The minimum growth temperature reported for giant reed is 7 C, with a maximum temperature of 30 C. It has a high photosynthetic capacity, associated with absence of light saturation. Carbon dioxide exchange rates are high compared to other and species; maximum CO_{2} uptake ranged from 19.8 to 36.7 μmol/s·m^{2} under natural conditions, depending on irradiance and leaf age. Carbon dioxide exchange is regulated by leaf conductance.

Studies have found this plant to be rich in active tryptamine compounds, but there are more indications of the plants in India having these compounds than in the United States. Toxins such as bufotenidine and gramine have also been found.

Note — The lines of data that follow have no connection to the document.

`src/hw/mem_pkg.sv`:
```
/*
 * Memory subsystem package
 * Command encoding, width types, request and response structs
 */

package mem_pkg;

    // ========================================================
    // Sizing
    // ========================================================
    // Fetch on 0, MSHR entries on 1 and 2
    localparam int MEM_REQ_NUM   = 3;
    localparam int MEM_REQ_IDX_W = 2;
    // Acceptance to load data return, in cycles
    localparam int MEM_LATENCY   = 4;
    localparam int MEM_ADDR_W    = 8;
    localparam int MEM_DATA_W    = 64;
    localparam int MEM_TAG_W     = 4;
    localparam int MEM_DEPTH     = 1 << MEM_ADDR_W;

    // ========================================================
    // Types
    // ========================================================
    typedef enum logic [1:0] {
        BUS_NONE  = 2'd0,
        BUS_LOAD  = 2'd1,
        BUS_STORE = 2'd2
    } bus_command_e;

    typedef logic [MEM_ADDR_W-1:0]    mem_addr_t;
    typedef logic [MEM_DATA_W-1:0]    mem_data_t;
    // Tag 0 is reserved for no response
    typedef logic [MEM_TAG_W-1:0]     mem_tag_t;
    typedef logic [MEM_REQ_IDX_W-1:0] mem_req_idx_t;

    // Requester command, also what goes to memory
    typedef struct packed {
        bus_command_e command;
        mem_addr_t    addr;
        mem_data_t    data;
    } mem_in_t;

    // Memory return, broadcast to every requester
    typedef struct packed {
        mem_tag_t  response;   // tag given to this cycle's command
        mem_tag_t  tag;        // tag of the load completing now
        mem_data_t data;
    } mem_out_t;

endpackage
```
`src/hw/mem_switch.sv`:
```
/*
 * Memory request switch
 * Routes the arbitrated requester onto the single memory port
 */

`timescale 1ns/1ps

module mem_switch (
    input  logic                                      clk_i,
    input  logic                                      reset_i,
    input  mem_pkg::mem_in_t [mem_pkg::MEM_REQ_NUM-1:0] req2mem_i,
    input  mem_pkg::mem_out_t                         mem2switch_i,
    output logic [mem_pkg::MEM_REQ_NUM-1:0]           memory_grant_o,
    output mem_pkg::mem_in_t                          switch2mem_o
);

    import mem_pkg::*;

    logic [MEM_REQ_NUM-1:0] arbiter_req;
    logic                   arbiter_ack;
    mem_req_idx_t           grant_idx;
    logic                   grant_valid;

    mem_fixed_priority_arbiter #(
        .REQ_NUM (MEM_REQ_NUM)
    ) i_mem_fixed_priority_arbiter (
        .clk_i   (clk_i),
        .reset_i (reset_i),
        .req_i   (arbiter_req),
        .ack_i   (arbiter_ack),
        .grant_o (grant_idx),
        .valid_o (grant_valid)
    );

    // ========================================================
    // Request flags, acknowledge and routing
    // ========================================================
    always_comb begin
        // Every requester with a live command
        for (int i = 0; i < MEM_REQ_NUM; i++) begin
            arbiter_req[i] = (req2mem_i[i].command != BUS_NONE);
        end

        // Accepted when memory hands back a tag
        arbiter_ack = grant_valid && (mem2switch_i.response != '0);

        // Idle port by default
        switch2mem_o         = '0;
        switch2mem_o.command = BUS_NONE;
        memory_grant_o       = '0;
        if (grant_valid) begin
            switch2mem_o   = req2mem_i[grant_idx];
            memory_grant_o = {{(MEM_REQ_NUM-1){1'b0}}, 1'b1} << grant_idx;
        end
    end

endmodule

```
`src/hw/mem_fixed_priority_arbiter.sv`:
```
/*
 * Fixed priority arbiter for the memory port
 * Registers the lowest active index, holds it until acknowledged
 */

`timescale 1ns/1ps

module mem_fixed_priority_arbiter #(
    parameter int REQ_NUM = mem_pkg::MEM_REQ_NUM
) (
    input  logic                 clk_i,
    input  logic                 reset_i,
    input  logic [REQ_NUM-1:0]   req_i,
    input  logic                 ack_i,
    output mem_pkg::mem_req_idx_t grant_o,
    output logic                 valid_o
);

    import mem_pkg::*;

    typedef enum logic {
        ARB_IDLE,
        ARB_GRANT
    } arb_state_e;

    arb_state_e   state_q;
    mem_req_idx_t winner;
    mem_req_idx_t grant_q;

    // ========================================================
    // Priority pick
    // ========================================================
    always_comb begin
        winner = '0;
        // Scan downward so the lowest index wins
        for (int i = REQ_NUM - 1; i >= 0; i--) begin
            if (req_i[i]) begin
                winner = mem_req_idx_t'(i);
            end
        end
    end

    // ========================================================
    // Grant register
    // ========================================================
    always_ff @(posedge clk_i) begin
        if (reset_i) begin
            state_q <= ARB_IDLE;
            grant_q <= '0;
        end else begin
            case (state_q)
                ARB_IDLE: begin
                    // Pick only when someone is asking
                    if (|req_i) begin
                        grant_q <= winner;
                        state_q <= ARB_GRANT;
                    end
                end
                ARB_GRANT: begin
                    // One idle cycle follows, winner retires its command
                    if (ack_i) begin
                        state_q <= ARB_IDLE;
                    end
                end
                default: state_q <= ARB_IDLE;
            endcase
        end
    end

    assign grant_o = grant_q;
    assign valid_o = (state_q == ARB_GRANT);

endmodule

```
`config.mk`:
```
export PLATFORM = sky130hd
export DESIGN_NAME = mem_switch
export DESIGN_NICKNAME = d
export VERILOG_FILES = /design/src/hw/mem_pkg.sv /design/src/hw/mem_switch.sv /design/src/hw/mem_fixed_priority_arbiter.sv
export SDC_FILE = /design/constraint.sdc
export NUM_CORES = 1
export LEC_CHECK = 0
export BUFFER_PORTS_ARGS = -buffer_cell sky130_fd_sc_hd__buf_2
export CELL_PAD_IN_SITES_DETAIL_PLACEMENT = 1
export CELL_PAD_IN_SITES_GLOBAL_PLACEMENT = 2
export CORE_MARGIN = 4
export CORE_UTILIZATION = 11
export CTS_CLUSTER_SIZE = 20
export DETAILED_ROUTE_END_ITERATION = 16
export PLACE_DENSITY = 0.89
export RECOVER_POWER = 25
export SYNTH_ARGS = -nofsm -noshare
export SYNTH_HDL_FRONTEND = slang
export SYNTH_HIERARCHICAL = 1
export SYNTH_SLANG_ARGS = --single-unit
```
`constraint.sdc`:
```
create_clock -name clk_i -period 1.6 [get_ports clk_i]
set_clock_uncertainty 0.1 [all_clocks]
set_input_delay 0.24 -clock clk_i [delete_from_list [all_inputs] [get_ports clk_i]]
set_output_delay 0.24 -clock clk_i [all_outputs]
set_load 0.03 [all_outputs]
```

The dried rhizome with the stem removed has been found to contain 0.0057% DMT, 0.026% bufotenine, 0.0023% 5-MeO-MMT. The flowers are also known to have DMT and the 5-methoxylated N-demethylated analogue, also 5-MeO-NMT. The quite toxic quaternary methylated salt of DMT, bufotenidine, has been found in the flowers, and the cyclic dehydrobufotenidine has been found in the roots.
A. donax is also known to release volatile organic compounds (VOCs), mainly isoprene.

==Genetic background==
In some areas where giant reed grows (including the Mediterranean area and the United States), viable seeds are not produced. It is reported that sterility of giant reed results from failure of the megaspore mother cell to divide. This sterility, which drastically limits genetic variability, is an obstacle for breeding programs which aim to increase the productivity and biomass quality for energy conversion. A total of 185 clones of A. donax were collected from California to South Carolina and genetically fingerprinted with the SRAP and TE-based markers. Giant reed exhibited no molecular genetic variation despite the wide genomic coverage of the markers used in this study. The molecular data strongly point to a single genetic clone of A. donax in the United States, although multiple introductions of this plant into the United States have been documented. Another study conducted in the Mediterranean area sampled giant reed from 80 different sites, and demonstrated low gene diversity in this region as well. Results indicate the occurrence of post-meiotic alterations in the ovule and pollen developmental pathway. AFLP data support a monophyletic origin of giant reed and suggest that it originated in Asia, spreading from there into the Mediterranean Basin.

==Ecology==
Giant reed is adapted to a wide variety of ecological conditions, but is generally associated with riparian and wetland systems. It is distributed across the southern United States from Maryland to California. Plants can grow in a variety of soils, from heavy clays to loose sands and gravelly soils, but prefer wet drained soils, where they produce dense monotypic stands.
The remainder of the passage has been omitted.